Stored items
- - - -

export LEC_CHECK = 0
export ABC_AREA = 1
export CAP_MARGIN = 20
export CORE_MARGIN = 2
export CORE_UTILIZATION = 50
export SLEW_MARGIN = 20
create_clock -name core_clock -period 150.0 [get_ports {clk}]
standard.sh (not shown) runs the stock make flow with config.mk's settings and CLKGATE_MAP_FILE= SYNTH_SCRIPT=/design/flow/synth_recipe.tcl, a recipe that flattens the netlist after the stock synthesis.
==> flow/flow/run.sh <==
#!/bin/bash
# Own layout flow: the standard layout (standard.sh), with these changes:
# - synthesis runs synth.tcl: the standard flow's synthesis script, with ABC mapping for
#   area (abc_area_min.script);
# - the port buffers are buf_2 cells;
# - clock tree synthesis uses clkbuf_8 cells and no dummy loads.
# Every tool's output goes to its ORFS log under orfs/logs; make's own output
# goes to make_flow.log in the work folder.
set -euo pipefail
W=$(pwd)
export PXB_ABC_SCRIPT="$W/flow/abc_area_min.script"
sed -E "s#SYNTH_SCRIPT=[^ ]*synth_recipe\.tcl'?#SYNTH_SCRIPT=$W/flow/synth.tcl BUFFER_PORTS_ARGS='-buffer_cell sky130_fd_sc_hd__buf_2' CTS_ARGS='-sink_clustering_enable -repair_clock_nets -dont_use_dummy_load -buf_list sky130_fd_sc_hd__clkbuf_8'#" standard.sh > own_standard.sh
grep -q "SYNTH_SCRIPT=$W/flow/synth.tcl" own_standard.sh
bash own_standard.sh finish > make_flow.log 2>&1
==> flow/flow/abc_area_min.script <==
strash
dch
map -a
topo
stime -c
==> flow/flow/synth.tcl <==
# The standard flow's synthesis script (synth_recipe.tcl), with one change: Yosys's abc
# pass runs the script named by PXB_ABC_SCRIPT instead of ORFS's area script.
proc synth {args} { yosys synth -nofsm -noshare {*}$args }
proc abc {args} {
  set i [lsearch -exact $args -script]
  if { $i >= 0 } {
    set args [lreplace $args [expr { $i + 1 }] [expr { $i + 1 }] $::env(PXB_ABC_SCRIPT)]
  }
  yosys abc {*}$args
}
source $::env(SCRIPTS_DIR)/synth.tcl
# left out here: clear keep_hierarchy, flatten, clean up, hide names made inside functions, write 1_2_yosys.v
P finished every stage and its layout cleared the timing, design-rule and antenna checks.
What follows belongs to an exercise in optimizing a design on an open flow for small area, a short achievable clock period and few clock cycles per item; a production flow would make more cautious choices. At most, simulation tests tie the RTL to the original design; equivalence was not proved. Function not checked in runs 1, 2 and 5: the RTL went through the layout flow alone.

===== flow/run.sh =====
#!/bin/bash
# synth_recipe.tcl (not shown) runs the flow's synth.tcl, then flattens the netlist and writes it again
# the make line also repeats each setting of config.mk as NAME=value (left out here)
make -C /OpenROAD-flow-scripts/flow DESIGN_CONFIG=/design/flow/config.mk WORK_HOME=/design/flow/orfs CLKGATE_MAP_FILE= SYNTH_SCRIPT=/design/flow/synth_recipe.tcl finish

===== flow/design.v =====
module tally_digest (
    input  wire         clk,
    input  wire         rst,           
    input  wire         in_valid,
    output wire         in_ready,
    input  wire [63:0]  in_data,
    input  wire [7:0]   in_len,
    output wire         out_valid,
    input  wire         out_ready,
    output wire [127:0] out_digest
);
    localparam [31:0] IV0 = 32'h6a09e667, IV1 = 32'hbb67ae85,
                      IV2 = 32'h3c6ef372, IV3 = 32'ha54ff53a,
                      IV4 = 32'h510e527f, IV5 = 32'h9b05688c,
                      IV6 = 32'h1f83d9ab, IV7 = 32'h5be0cd19;
    function [31:0] rotr(input [31:0] x, input integer n);
        rotr = (x >> n) | (x << (32 - n));
    endfunction
    function [31:0] bsig0(input [31:0] x);
        bsig0 = rotr(x, 2) ^ rotr(x, 13) ^ rotr(x, 22);
    endfunction
    function [31:0] bsig1(input [31:0] x);
        bsig1 = rotr(x, 6) ^ rotr(x, 11) ^ rotr(x, 25);
    endfunction
    function [31:0] ssig0(input [31:0] x);
        ssig0 = rotr(x, 7) ^ rotr(x, 18) ^ (x >> 3);
    endfunction
    function [31:0] ssig1(input [31:0] x);
        ssig1 = rotr(x, 17) ^ rotr(x, 19) ^ (x >> 10);
    endfunction
    function [30:0] maj(input [30:0] x, input [30:0] y, input [30:0] z);
        maj = (x & y) | (x & z) | (y & z);
    endfunction
    function [31:0] kconst(input [5:0] i);
        case (i)
            6'd0:  kconst = 32'hc67178f2;  6'd1:  kconst = 32'h428a2f98;
            6'd2:  kconst = 32'h71374491;  6'd3:  kconst = 32'hb5c0fbcf;
            6'd4:  kconst = 32'he9b5dba5;  6'd5:  kconst = 32'h3956c25b;
            6'd6:  kconst = 32'h59f111f1;  6'd7:  kconst = 32'h923f82a4;
            6'd8:  kconst = 32'hab1c5ed5;  6'd9:  kconst = 32'hd807aa98;
            6'd10: kconst = 32'h12835b01;  6'd11: kconst = 32'h243185be;
            6'd12: kconst = 32'h550c7dc3;  6'd13: kconst = 32'h72be5d74;
            6'd14: kconst = 32'h80deb1fe;  6'd15: kconst = 32'h9bdc06a7;
            6'd16: kconst = 32'hc19bf174;  6'd17: kconst = 32'he49b69c1;
            6'd18: kconst = 32'hefbe4786;  6'd19: kconst = 32'h0fc19dc6;
            6'd20: kconst = 32'h240ca1cc;  6'd21: kconst = 32'h2de92c6f;
            6'd22: kconst = 32'h4a7484aa;  6'd23: kconst = 32'h5cb0a9dc;
            6'd24: kconst = 32'h76f988da;  6'd25: kconst = 32'h983e5152;
            6'd26: kconst = 32'ha831c66d;  6'd27: kconst = 32'hb00327c8;
            6'd28: kconst = 32'hbf597fc7;  6'd29: kconst = 32'hc6e00bf3;
            6'd30: kconst = 32'hd5a79147;  6'd31: kconst = 32'h06ca6351;
            6'd32: kconst = 32'h14292967;  6'd33: kconst = 32'h27b70a85;
            6'd34: kconst = 32'h2e1b2138;  6'd35: kconst = 32'h4d2c6dfc;
            6'd36: kconst = 32'h53380d13;  6'd37: kconst = 32'h650a7354;
            6'd38: kconst = 32'h766a0abb;  6'd39: kconst = 32'h81c2c92e;
            6'd40: kconst = 32'h92722c85;  6'd41: kconst = 32'ha2bfe8a1;
            6'd42: kconst = 32'ha81a664b;  6'd43: kconst = 32'hc24b8b70;
            6'd44: kconst = 32'hc76c51a3;  6'd45: kconst = 32'hd192e819;
            6'd46: kconst = 32'hd6990624;  6'd47: kconst = 32'hf40e3585;
            6'd48: kconst = 32'h106aa070;  6'd49: kconst = 32'h19a4c116;
            6'd50: kconst = 32'h1e376c08;  6'd51: kconst = 32'h2748774c;
            6'd52: kconst = 32'h34b0bcb5;  6'd53: kconst = 32'h391c0cb3;
            6'd54: kconst = 32'h4ed8aa4a;  6'd55: kconst = 32'h5b9cca4f;
            6'd56: kconst = 32'h682e6ff3;  6'd57: kconst = 32'h748f82ee;
            6'd58: kconst = 32'h78a5636f;  6'd59: kconst = 32'h84c87814;
            6'd60: kconst = 32'h8cc70208;  6'd61: kconst = 32'h90befffa;
            6'd62: kconst = 32'ha4506ceb;  default: kconst = 32'hbef9a3f7;
        endcase
    endfunction
    reg  [31:0] ring [0:15];
    reg  [31:0] a, b, c, d, e, f, g, h;
    reg  [31:0] ha0, ha1, ha2, ha3;    
    reg  [31:0] he0, he1, he2, he3;    
    reg  [31:0] p;
    reg         run;           
    reg  [6:0]  t;             
    reg  [4:0]  nrecv;         
    reg  [1:0]  blk;           
    reg  [7:0]  len;           
    reg         fin1, fin2;    
    reg         fin_first;     
    reg         fin_last;      
    reg  [1:0]  cform;         
    reg         ov;            
    reg         in_ready_r;
    assign in_ready   = in_ready_r;
    assign out_valid  = ov;
    assign out_digest = {ha0, ha1, ha2, ha3};
    wire [3:0]  s      = t[3:0];
    wire        early  = (t[6:4] == 3'd0);
    wire        first  = (blk == 2'd0);
    wire [7:0]  len8   = len + 8'd8;
    wire        last   = (blk == len8[7:6]);         
    wire        fresh  = run && early && ({1'b0, s} >= nrecv);
    wire        sched_sel = run && !early;
    wire        need   = ({blk, s[3:1], 3'b000} < len) || (first && s[3:1] == 3'd0);
    wire        abort_in  = fresh && !s[0] && need && !in_valid;
    wire        abort_out = run && (t == 7'd15) && first && ov && !out_ready;
    wire        abort  = abort_in || abort_out;
    wire        st1    = run && (t == 7'd1);
    wire        restart = (nrecv == 5'd0 || s == 4'd15) &&
                          (first || (cform == 2'd3 && !fin1 && !fin2));
    wire        st0  = first && (s == 4'd0);
    wire [31:0] half = s[0] ? in_data[31:0] : in_data[63:32];
    reg  [31:0] nw;
    reg  [7:0]  pos;
    reg         keep, is80;
    integer     i;
    always @(*) begin
        for (i = 0; i < 4; i = i + 1) begin
            pos = {blk, s, i[1:0]};
            if (st0) begin
                keep = (in_len > i[7:0]);
                is80 = (in_len == i[7:0]);
            end else begin
                keep = (pos < len);
                is80 = (pos == len);
            end
            nw[31 - 8*i -: 8] = keep ? half[31 - 8*i -: 8] : (is80 ? 8'h80 : 8'h00);
        end
        if (last && s == 4'd15)
            nw = nw | {21'd0, len, 3'd0};
    end
    wire [31:0] ss0 = ssig0(ring[1]);
    wire [31:0] ss1 = ssig1(ring[14]);
    wire [31:0] sx1 = ring[0] ^ ring[9] ^ ss0;
    wire [31:0] sc1 = {maj(ring[0][30:0], ring[9][30:0], ss0[30:0]), 1'b0};
    wire [31:0] sx2 = sx1 ^ sc1 ^ ss1;
    wire [31:0] sc2 = {maj(sx1[30:0], sc1[30:0], ss1[30:0]), 1'b0};
    wire [31:0] sched   = sx2 + sc2;
    wire [31:0] tail_in = sched_sel ? sched : (fresh ? nw : ring[0]);
    integer k;
    always @(posedge clk) begin
        for (k = 0; k < 15; k = k + 1)
            ring[k] <= ring[k + 1];
        ring[15] <= tail_in;
    end
    wire        comp   = (run && (t == 7'd63 || t == 7'd64)) || fin1 || fin2;
    wire        rot    = !run && !first && (cform != 2'd3) && !fin1 && !fin2;
    wire        cshift = comp || rot || (st1 && !first);
    wire [1:0]  ck     = fin2 ? 2'd0 : (fin1 ? 2'd1 : (t[0] ? 2'd3 : 2'd2));
    reg  [31:0] iva, ive;
    always @(*) begin
        case (ck)
            2'd0: begin iva = IV0; ive = IV4; end
            2'd1: begin iva = IV1; ive = IV5; end
            2'd2: begin iva = IV2; ive = IV6; end
            default: begin iva = IV3; ive = IV7; end
        endcase
    end
    wire [31:0] tail_a = (comp && fin_first) ? iva : ha3;
    wire [31:0] tail_e = (comp && fin_first) ? ive : he3;
    wire [31:0] sum_a  = tail_a + (comp ? a : 32'd0);
    wire [31:0] sum_e  = tail_e + (comp ? e : 32'd0);
    always @(posedge clk) begin
        if (cshift) begin
            ha0 <= sum_a; ha1 <= ha0; ha2 <= ha1; ha3 <= ha2;
            he0 <= sum_e; he1 <= he0; he2 <= he1; he3 <= he2;
        end
    end
    wire [31:0] gsel = st1 ? (first ? IV7 : he2) : g;
    wire [31:0] rs1 = bsig1(e);
    wire [31:0] rch = (e & f) ^ (~e & g);
    wire [31:0] rs0 = bsig0(a);
    wire [31:0] rmj = (a & b) | (a & c) | (b & c);
    wire [31:0] x1  = p ^ rs1 ^ rch;
    wire [31:0] c1  = {maj(p[30:0], rs1[30:0], rch[30:0]), 1'b0};
    wire [31:0] xe  = x1 ^ c1 ^ d;
    wire [31:0] ce  = {maj(x1[30:0], c1[30:0], d[30:0]), 1'b0};
    wire [31:0] x2  = x1 ^ c1 ^ rs0;
    wire [31:0] c2  = {maj(x1[30:0], c1[30:0], rs0[30:0]), 1'b0};
    wire [31:0] x3  = x2 ^ c2 ^ rmj;
    wire [31:0] c3  = {maj(x2[30:0], c2[30:0], rmj[30:0]), 1'b0};
    wire [31:0] a_new = x3 + c3;
    wire [31:0] e_new = xe + ce;
    wire [31:0] kk   = kconst(t[5:0]);
    wire [31:0] px   = ring[15] ^ kk ^ gsel;
    wire [31:0] pc   = {maj(ring[15][30:0], kk[30:0], gsel[30:0]), 1'b0};
    always @(posedge clk) begin
        p <= px + pc;
        if (st1) begin
            if (first) begin
                a <= IV0; b <= IV1; c <= IV2; d <= IV3;
                e <= IV4; f <= IV5; g <= IV6; h <= IV7;
            end else begin
                a <= sum_a; b <= ha0; c <= ha1; d <= ha2;
                e <= sum_e; f <= he0; g <= he1; h <= he2;
            end
        end else begin
            a <= a_new; b <= a; c <= b; d <= c;
            e <= e_new; f <= e; g <= f; h <= g;
        end
    end
    always @(posedge clk) begin
        if (rst) begin
            run        <= 1'b0;
            t          <= 7'd0;
            nrecv      <= 5'd0;
            blk        <= 2'd0;
            fin1       <= 1'b0;
            fin2       <= 1'b0;
            ov         <= 1'b0;
            in_ready_r <= 1'b0;
        end else begin
            fin1 <= run && (t == 7'd64);
            fin2 <= fin1;
            if (run && t == 7'd62) begin
                fin_first <= first;
                fin_last  <= last;
            end
            if (fin2 && fin_last)
                ov <= 1'b1;
            else if (ov && out_ready)
                ov <= 1'b0;
            if (fin2)
                cform <= 2'd0;
            else if (cshift)
                cform <= cform + 2'd1;
            in_ready_r <= fresh && !s[0] && need && in_valid;
            if (fresh && st0)
                len <= in_len;
            if (fresh && !abort_in)
                nrecv <= {1'b0, s} + 5'd1;
            else if (run && t == 7'd16)
                nrecv <= 5'd0;
            if (run) begin
                if (abort) begin
                    run <= 1'b0;
                    t   <= {3'd0, s + 4'd1};
                end else if (t == 7'd64) begin
                    t   <= 7'd0;
                    blk <= last ? 2'd0 : blk + 2'd1;
                end else begin
                    t   <= t + 7'd1;
                end
            end else if (restart) begin
                run <= 1'b1;
                t   <= 7'd0;
            end else begin
                t   <= {3'd0, s + 4'd1};
            end
        end
    end
endmodule
This is an optimization exercise on Yosys and OpenROAD, whose aim is small area and a short achievable clock period, not a production implementation. Function was checked by simulation only, so behaviour that the tests miss may differ from the original.

==> flow/config.mk <==
export PLATFORM = sky130hd
export DESIGN_NAME = pantry
export DESIGN_NICKNAME = pantry
export VERILOG_FILES = /design/flow/design.v
export SDC_FILE = /design/flow/constraint.sdc
export NUM_CORES = 4
export LEC_CHECK = 0
export CAP_MARGIN = 20
export CORE_MARGIN = 2
export CORE_UTILIZATION = 40
export PLACE_DENSITY = 0.6
export SLEW_MARGIN = 20
==> flow/constraint.sdc <==
create_clock -name core_clock -period 30.0 [get_ports {clk}]
set_input_delay 6.0000 -clock core_clock [delete_from_list [all_inputs] [get_ports {clk}]]
set_output_delay 6.0000 -clock core_clock [all_outputs]
set_load 0.01 [all_outputs]
From an optimization exercise on the open Yosys and OpenROAD flow, aimed at small area, a short achievable clock period and few clock cycles per item; shortcuts taken in it are not production practice. In this exercise RTL edits were held to simulation tests only and were not proved equivalent to the original.

==> flow/design.v <==
module jarif_stage (
    input  wire        clk,
    input  wire        rst,           
    input  wire        in_valid,
    output wire        in_ready,
    input  wire        in_clr,        
    input  wire [1:0]  in_type,       
    input  wire [27:0] in_x_m,        
    input  wire [5:0]  in_x_e,        
    input  wire [23:0] in_k0,         
    input  wire [23:0] in_k1,
    input  wire [23:0] in_k2,
    input  wire [23:0] in_k3,
    input  wire [23:0] in_k4,
    output reg         out_valid,
    output reg  [27:0] out_y_m,       
    output reg  [5:0]  out_y_e,
    output wire [27:0] out_s0_m,      
    output wire [27:0] out_s1_m,
    output wire [27:0] out_s2_m,
    output wire [27:0] out_s3_m,
    output wire [5:0]  out_s_e
);
    localparam [1:0] T_NONE = 2'd0, T_PI = 2'd1, T_PID = 2'd2, T_BIQ = 2'd3;
    localparam [23:0] BF_ONE = 24'h400001;      
    localparam signed [27:0] SW_MAX = 28'sh7FFFFFF;
    localparam signed [27:0] SW_MIN = -28'sh8000000;
    localparam signed [47:0] ACC_MAX = {1'b0, {47{1'b1}}};
    localparam signed [47:0] ACC_MIN = {1'b1, {47{1'b0}}};
    localparam [2:0] S_IDLE = 3'd0, S_TERM = 3'd1, S_FIN = 3'd2, S_NORM = 3'd3;
    localparam [2:0] OP_I = 3'd0,   
                     OP_D = 3'd1,   
                     OP_Y = 3'd2,   
                     OP_X = 3'd3;   
    reg signed [27:0] blk_m0, blk_m1, blk_m2, blk_m3;
    reg signed [5:0]  blk_e;
    reg        [1:0]  typ;
    reg signed [27:0] x_m;
    reg signed [5:0]  x_e;
    reg        [23:0] k0, k1, k2, k3, k4;
    reg        [2:0]  state;
    reg        [2:0]  op;
    reg        [2:0]  term;
    reg signed [47:0] acc;
    reg signed [27:0] r_i, r_d, r_y, r_x;
    assign in_ready = (state == S_IDLE);
    assign out_s0_m = blk_m0;
    assign out_s1_m = blk_m1;
    assign out_s2_m = blk_m2;
    assign out_s3_m = blk_m3;
    assign out_s_e  = blk_e;
    function automatic signed [47:0] rshr48(input signed [47:0] v, input [7:0] s);
        reg signed [48:0] t;
        begin
            if (s == 0)
                rshr48 = v;
            else if (s >= 8'd48)
                rshr48 = 48'sd0;    
            else begin
                t = {v[47], v} + ((49'sd1 <<< (s - 1)) - (v[47] ? 49'sd1 : 49'sd0));
                rshr48 = t >>> s;
            end
        end
    endfunction
    function automatic signed [27:0] sat28(input signed [48:0] v);
        begin
            if (v > $signed({{21{1'b0}}, SW_MAX}))
                sat28 = SW_MAX;
            else if (v < $signed({{21{1'b1}}, SW_MIN}))
                sat28 = SW_MIN;
            else
                sat28 = v[27:0];
        end
    endfunction
    reg signed [28:0] t_m [0:4];
    reg signed [5:0]  t_e [0:4];
    reg        [23:0] t_c [0:4];
    reg        [2:0]  n_terms;
    integer j;
    always @* begin
        for (j = 0; j < 5; j = j + 1) begin
            t_m[j] = 29'sd0;
            t_e[j] = 6'sd0;
            t_c[j] = 24'd0;
        end
        n_terms = 3'd1;
        case (op)
            OP_I: begin
                t_m[0] = blk_m0; t_e[0] = blk_e; t_c[0] = BF_ONE;
                t_m[1] = x_m;    t_e[1] = x_e;   t_c[1] = k1;
                n_terms = 3'd2;
            end
            OP_D: begin
                t_m[0] = blk_m1;  t_e[0] = blk_e; t_c[0] = k3;
                t_m[1] = x_m;     t_e[1] = x_e;   t_c[1] = k2;
                t_m[2] = -blk_m2; t_e[2] = blk_e; t_c[2] = k2;
                n_terms = 3'd3;
            end
            OP_Y: begin
                t_m[0] = x_m; t_e[0] = x_e; t_c[0] = k0;
                if (typ == T_BIQ) begin
                    t_m[1] = blk_m0;  t_e[1] = blk_e; t_c[1] = k1;
                    t_m[2] = blk_m1;  t_e[2] = blk_e; t_c[2] = k2;
                    t_m[3] = -blk_m2; t_e[3] = blk_e; t_c[3] = k3;
                    t_m[4] = -blk_m3; t_e[4] = blk_e; t_c[4] = k4;
                    n_terms = 3'd5;
                end else if (typ == T_PID) begin
                    t_m[1] = r_i; t_e[1] = blk_e; t_c[1] = BF_ONE;
                    t_m[2] = r_d; t_e[2] = blk_e; t_c[2] = BF_ONE;
                    n_terms = 3'd3;
                end else begin
                    t_m[1] = r_i; t_e[1] = blk_e; t_c[1] = BF_ONE;
                    n_terms = 3'd2;
                end
            end
            default: begin  
                t_m[0] = x_m; t_e[0] = x_e; t_c[0] = BF_ONE;
                n_terms = 3'd1;
            end
        endcase
    end
    reg signed [7:0] p_e [0:4];
    reg              p_nz [0:4];
    reg signed [7:0] top;
    reg              any_nz;
    always @* begin
        top = -8'sd128;
        any_nz = 1'b0;
        for (j = 0; j < 5; j = j + 1) begin
            p_e[j]  = t_e[j] + $signed(t_c[j][5:0]);
            p_nz[j] = (j < n_terms) && (t_m[j] != 0) && (t_c[j][23:6] != 0);
            if (p_nz[j] && (!any_nz || p_e[j] > top))
                top = p_e[j];
            if (p_nz[j])
                any_nz = 1'b1;
        end
    end
    wire signed [28:0] cur_m = t_m[term];
    wire signed [17:0] cur_c = t_c[term][23:6];
    wire signed [46:0] prod  = cur_m * cur_c;
    wire        [7:0]  shamt = top - p_e[term];
    wire signed [47:0] aligned = p_nz[term] ? rshr48({prod[46], prod}, shamt) : 48'sd0;
    wire signed [48:0] acc_sum = {acc[47], acc} + {aligned[47], aligned};
    wire signed [47:0] acc_next = (acc_sum > $signed({ACC_MAX[47], ACC_MAX})) ? ACC_MAX :
                                  (acc_sum < $signed({ACC_MIN[47], ACC_MIN})) ? ACC_MIN :
                                  acc_sum[47:0];
    wire signed [8:0] kshift = blk_e + 9'sd17 - top;
    reg signed [27:0] fin_m;
    reg signed [47:0] fin_r;
    reg signed [75:0] fin_l;
    always @* begin
        fin_r = 48'sd0;
        fin_l = 76'sd0;
        if (!any_nz || acc == 0)
            fin_m = 28'sd0;
        else if (kshift >= 0) begin
            fin_r = rshr48(acc, kshift[7:0]);
            fin_m = sat28({fin_r[47], fin_r});
        end else if (kshift <= -9'sd28)
            fin_m = acc[47] ? SW_MIN : SW_MAX;
        else begin
            fin_l = {{28{acc[47]}}, acc} <<< (-kshift);
            if (fin_l > $signed({{48{1'b0}}, SW_MAX}))
                fin_m = SW_MAX;
            else if (fin_l < $signed({{48{1'b1}}, SW_MIN}))
                fin_m = SW_MIN;
            else
                fin_m = fin_l[27:0];
        end
    end
    reg signed [27:0] n_w0, n_w1, n_w2, n_w3;
    always @* begin
        case (typ)
            T_PI:    begin n_w0 = r_i; n_w1 = 28'sd0;  n_w2 = 28'sd0; n_w3 = 28'sd0;  end
            T_PID:   begin n_w0 = r_i; n_w1 = r_d;     n_w2 = r_x;    n_w3 = 28'sd0;  end
            default: begin n_w0 = r_x; n_w1 = blk_m0;  n_w2 = r_y;    n_w3 = blk_m2; end
        endcase
    end
    function automatic [27:0] mag28(input signed [27:0] v);
        mag28 = v[27] ? -v : v;
    endfunction
    wire [27:0] a0 = mag28(n_w0), a1 = mag28(n_w1), a2 = mag28(n_w2), a3 = mag28(n_w3);
    wire [27:0] big01 = (a0 > a1) ? a0 : a1;
    wire [27:0] big23 = (a2 > a3) ? a2 : a3;
    wire [27:0] big   = (big01 > big23) ? big01 : big23;
    reg  [4:0] blen;           
    integer b;
    always @* begin
        blen = 5'd0;
        for (b = 0; b < 28; b = b + 1)
            if (big[b]) blen = b[4:0] + 5'd1;
    end
    reg signed [7:0]  nshift;    
    reg signed [7:0]  ne;
    reg signed [47:0] big_r;
    reg signed [27:0] nm0, nm1, nm2, nm3;
    reg signed [5:0]  nexp;
    function automatic signed [27:0] renorm_word(input signed [27:0] v, input signed [7:0] s);
        reg signed [47:0] r;
        begin
            if (s >= 0) begin
                r = rshr48({{20{v[27]}}, v}, s);
                renorm_word = sat28({r[47], r});
            end else
                renorm_word = v <<< (-s);
        end
    endfunction
    always @* begin
        nshift = $signed({3'b000, blen}) - 8'sd25;
        big_r  = rshr48({20'd0, big}, (nshift > 0) ? nshift : 8'sd0);
        if (nshift > 0 && big_r >= 48'sd33554432)
            nshift = nshift + 8'sd1;
        ne = blk_e + nshift;
        if (ne > 8'sd31) begin
            nshift = 8'sd31 - blk_e;
            ne = 8'sd31;
        end else if (ne < -8'sd32) begin
            nshift = -8'sd32 - blk_e;
            ne = -8'sd32;
        end
        if (big == 0) begin
            nm0 = 28'sd0; nm1 = 28'sd0; nm2 = 28'sd0; nm3 = 28'sd0;
            nexp = -6'sd32;
        end else begin
            nm0 = renorm_word(n_w0, nshift);
            nm1 = renorm_word(n_w1, nshift);
            nm2 = renorm_word(n_w2, nshift);
            nm3 = renorm_word(n_w3, nshift);
            nexp = ne[5:0];
        end
    end
    always @(posedge clk) begin
        if (rst) begin
            state     <= S_IDLE;
            op        <= OP_I;
            term      <= 3'd0;
            acc       <= 48'sd0;
            out_valid <= 1'b0;
            out_y_m   <= 28'sd0;
            out_y_e   <= 6'sd0;
            blk_m0    <= 28'sd0;
            blk_m1    <= 28'sd0;
            blk_m2    <= 28'sd0;
            blk_m3    <= 28'sd0;
            blk_e     <= -6'sd32;
            typ       <= T_NONE;
            x_m       <= 28'sd0;
            x_e       <= 6'sd0;
            k0 <= 24'd0; k1 <= 24'd0; k2 <= 24'd0; k3 <= 24'd0; k4 <= 24'd0;
            r_i <= 28'sd0; r_d <= 28'sd0; r_y <= 28'sd0; r_x <= 28'sd0;
        end else begin
            out_valid <= 1'b0;
            case (state)
                S_IDLE: begin
                    if (in_valid) begin
                        typ <= in_type;
                        x_m <= in_x_m;
                        x_e <= in_x_e;
                        k0 <= in_k0; k1 <= in_k1; k2 <= in_k2; k3 <= in_k3; k4 <= in_k4;
                        if (in_clr) begin
                            blk_m0 <= 28'sd0;
                            blk_m1 <= 28'sd0;
                            blk_m2 <= 28'sd0;
                            blk_m3 <= 28'sd0;
                            blk_e  <= -6'sd32;
                        end
                        if (in_type == T_NONE) begin
                            out_valid <= 1'b1;
                            out_y_m   <= in_x_m;
                            out_y_e   <= in_x_e;
                        end else begin
                            state <= S_TERM;
                            op    <= (in_type == T_BIQ) ? OP_Y : OP_I;
                            term  <= 3'd0;
                            acc   <= 48'sd0;
                        end
                    end
                end
                S_TERM: begin
                    acc  <= acc_next;
                    term <= term + 3'd1;
                    if (term + 3'd1 == n_terms)
                        state <= S_FIN;
                end
                S_FIN: begin
                    case (op)
                        OP_I: r_i <= fin_m;
                        OP_D: r_d <= fin_m;
                        OP_Y: r_y <= fin_m;
                        default: r_x <= fin_m;
                    endcase
                    term  <= 3'd0;
                    acc   <= 48'sd0;
                    state <= S_TERM;
                    case (op)
                        OP_I: op <= (typ == T_PID) ? OP_D : OP_Y;
                        OP_D: op <= OP_Y;
                        OP_Y: begin
                            if (typ == T_PI)
                                state <= S_NORM;
                            else
                                op <= OP_X;
                        end
                        default: state <= S_NORM;
                    endcase
                end
                S_NORM: begin
                    blk_m0    <= nm0;
                    blk_m1    <= nm1;
                    blk_m2    <= nm2;
                    blk_m3    <= nm3;
                    blk_e     <= nexp;
                    out_valid <= 1'b1;
                    out_y_m   <= r_y;
                    out_y_e   <= blk_e;
                    state     <= S_IDLE;
                end
                default: state <= S_IDLE;
            endcase
        end
    end
endmodule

- - - -

(Task): Lines that contain "cshift" are the result; find them in the entries above and copy each one.

(Written answer):
    wire        cshift = comp || rot || (st1 && !first);
        if (cshift) begin
            else if (cshift)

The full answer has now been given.